I’ll be honest—I felt hesitant about putting a dog through the huge ordeal of cataract surgery. But the rescue that found and fostered him was very supportive and the vet center just amazing, so we decided to give our boy a shot at experiencing life in technicolor for this rest of his dog days. (Coldplay and Florence & the Machine reference—nailed it.)
The cataract removal procedure is a heck of an ordeal, and it had to be done in our hometown over three days. I won’t bore you with up-and-back to the vet center details or how I cried as we walked out, leaving him there. (Miss PD- 1, Maturity- 0) He saw us with normal doggy vision for the first time early this morning, and it’s incredible to watch him actually look out the car window or react to one of us shaking a toy around. (Full disclosure: I cried again.)
(This is a picture from one of his last days of being blind. He’s sleeping right now so I can’t take a current one…plus, with his shaved face and lamp shade apparatus, he looks like a one-man Sarah McLachlan commercial.)
With the cat and dog in their carriers in the back, Mr. PD pulled out of the parking lot, singing in this half-crazed, elated voice, “My family’s back, my family’s all together. I have got my family all back together.”
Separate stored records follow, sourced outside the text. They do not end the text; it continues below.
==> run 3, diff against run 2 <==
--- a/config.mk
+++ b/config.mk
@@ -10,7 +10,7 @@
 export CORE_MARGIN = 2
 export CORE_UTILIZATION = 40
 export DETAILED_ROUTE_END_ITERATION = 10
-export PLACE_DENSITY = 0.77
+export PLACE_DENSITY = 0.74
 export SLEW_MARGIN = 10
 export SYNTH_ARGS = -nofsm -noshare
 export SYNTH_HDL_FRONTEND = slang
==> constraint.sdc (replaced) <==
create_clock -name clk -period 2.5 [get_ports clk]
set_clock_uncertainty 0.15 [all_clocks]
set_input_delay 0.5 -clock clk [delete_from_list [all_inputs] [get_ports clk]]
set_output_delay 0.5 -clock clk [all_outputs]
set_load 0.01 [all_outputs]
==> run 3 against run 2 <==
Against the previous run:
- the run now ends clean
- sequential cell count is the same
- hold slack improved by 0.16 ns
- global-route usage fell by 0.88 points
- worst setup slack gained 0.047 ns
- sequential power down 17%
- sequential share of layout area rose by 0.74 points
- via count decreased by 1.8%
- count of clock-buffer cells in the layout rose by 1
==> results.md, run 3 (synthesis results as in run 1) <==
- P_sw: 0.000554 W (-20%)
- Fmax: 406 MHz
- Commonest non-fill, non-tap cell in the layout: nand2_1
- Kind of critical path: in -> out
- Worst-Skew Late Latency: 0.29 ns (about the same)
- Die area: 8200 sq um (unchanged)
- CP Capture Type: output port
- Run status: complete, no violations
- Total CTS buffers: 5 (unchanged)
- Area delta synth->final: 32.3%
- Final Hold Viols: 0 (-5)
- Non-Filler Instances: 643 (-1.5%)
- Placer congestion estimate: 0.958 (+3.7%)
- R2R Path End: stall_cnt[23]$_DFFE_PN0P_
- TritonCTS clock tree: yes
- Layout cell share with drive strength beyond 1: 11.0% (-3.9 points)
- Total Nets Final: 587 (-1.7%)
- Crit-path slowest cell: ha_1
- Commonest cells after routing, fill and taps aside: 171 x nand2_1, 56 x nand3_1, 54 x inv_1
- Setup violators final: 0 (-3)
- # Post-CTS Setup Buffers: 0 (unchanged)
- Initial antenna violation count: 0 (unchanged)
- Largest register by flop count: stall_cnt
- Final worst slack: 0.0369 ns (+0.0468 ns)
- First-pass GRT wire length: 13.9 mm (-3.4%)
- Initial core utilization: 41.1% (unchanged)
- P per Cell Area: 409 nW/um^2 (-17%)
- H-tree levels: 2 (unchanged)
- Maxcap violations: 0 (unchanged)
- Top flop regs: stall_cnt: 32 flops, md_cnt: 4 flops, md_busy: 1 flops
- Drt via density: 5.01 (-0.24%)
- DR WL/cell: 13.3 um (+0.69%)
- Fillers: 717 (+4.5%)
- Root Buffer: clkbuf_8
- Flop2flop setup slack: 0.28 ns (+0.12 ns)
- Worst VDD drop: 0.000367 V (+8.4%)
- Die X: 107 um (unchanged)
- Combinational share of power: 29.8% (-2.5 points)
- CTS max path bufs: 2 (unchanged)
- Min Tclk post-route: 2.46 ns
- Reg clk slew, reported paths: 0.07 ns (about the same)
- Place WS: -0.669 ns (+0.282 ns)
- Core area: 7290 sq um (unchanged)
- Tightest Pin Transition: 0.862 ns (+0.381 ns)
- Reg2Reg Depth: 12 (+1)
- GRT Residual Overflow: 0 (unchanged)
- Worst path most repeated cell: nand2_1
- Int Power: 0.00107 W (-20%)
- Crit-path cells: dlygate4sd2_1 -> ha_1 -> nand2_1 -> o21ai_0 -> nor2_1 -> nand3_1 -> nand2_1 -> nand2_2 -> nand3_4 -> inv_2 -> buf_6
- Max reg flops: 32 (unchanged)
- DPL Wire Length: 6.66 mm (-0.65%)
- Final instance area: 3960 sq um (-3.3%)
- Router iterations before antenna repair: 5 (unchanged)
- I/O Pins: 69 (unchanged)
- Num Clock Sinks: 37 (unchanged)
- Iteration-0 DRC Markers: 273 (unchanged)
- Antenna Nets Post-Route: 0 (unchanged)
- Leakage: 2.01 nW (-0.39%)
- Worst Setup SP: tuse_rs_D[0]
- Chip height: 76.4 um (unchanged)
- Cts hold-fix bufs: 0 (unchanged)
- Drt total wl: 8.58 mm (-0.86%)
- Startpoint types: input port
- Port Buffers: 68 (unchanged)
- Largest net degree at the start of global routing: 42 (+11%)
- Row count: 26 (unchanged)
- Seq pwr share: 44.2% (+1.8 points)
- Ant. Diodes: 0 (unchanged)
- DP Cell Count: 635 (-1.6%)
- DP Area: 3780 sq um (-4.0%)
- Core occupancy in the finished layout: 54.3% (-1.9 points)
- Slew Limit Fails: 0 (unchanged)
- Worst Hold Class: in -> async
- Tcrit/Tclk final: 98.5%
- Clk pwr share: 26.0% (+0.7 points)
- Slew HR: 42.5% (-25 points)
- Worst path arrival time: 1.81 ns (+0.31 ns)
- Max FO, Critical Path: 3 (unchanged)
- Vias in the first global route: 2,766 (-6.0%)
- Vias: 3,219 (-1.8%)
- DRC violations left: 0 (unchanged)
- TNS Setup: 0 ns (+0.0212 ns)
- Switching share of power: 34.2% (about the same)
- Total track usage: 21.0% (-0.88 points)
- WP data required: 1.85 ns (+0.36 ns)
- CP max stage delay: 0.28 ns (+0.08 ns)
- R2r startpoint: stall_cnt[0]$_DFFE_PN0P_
And that’s the thought my mind has been lingering on. We’ve been a family—me and him—for years. It’s just how it’s worked out. I didn’t mean for us to transition from “boyfriend/girlfriend” to “family” way before we ever got engaged, but we did. Winston’s surgery is one of many difficult situations we’ve weathered together, and also one of the joyful ones. Together, we’ve faced personal and family illness, deaths and crushing disappointments and existential crises (the latter is all me, baby). But we’ve also shared some of the best moments of our lives, had new adventures, amazing celebrations and trips and years of living the good life.
But, really, life as a family is more pedestrian than the these extreme highs and extreme lows. It’s about making each other laugh after a long day, doing little things together like making dinner and working out, and relying on the other person for your needs. It’s last week, when Mr. PD made a late-night Target run for more tissues and a new humidifier because I had a miserable sinus infection. (I’m sexy.) It’s reassuring each other that the surgery will be fine, helping each other wrangle the dog for the 3 sets of eyedrops he’ll need 4 times daily for the next couple of weeks.
I hear people say “starting a family” as a synonym for “having a baby.” And I hear people say that getting married means that “we’re a family now.” That man of mine has been family for years. Add in the two pets, and it’s a family that makes me feel joyful enough to make up a song on the way out of the dog hospital.
(Impromptu Christmas picture from this year. I’m arching my back; it’s not a baby bump, okay?!)
Do you consider yourself and your partner to be family?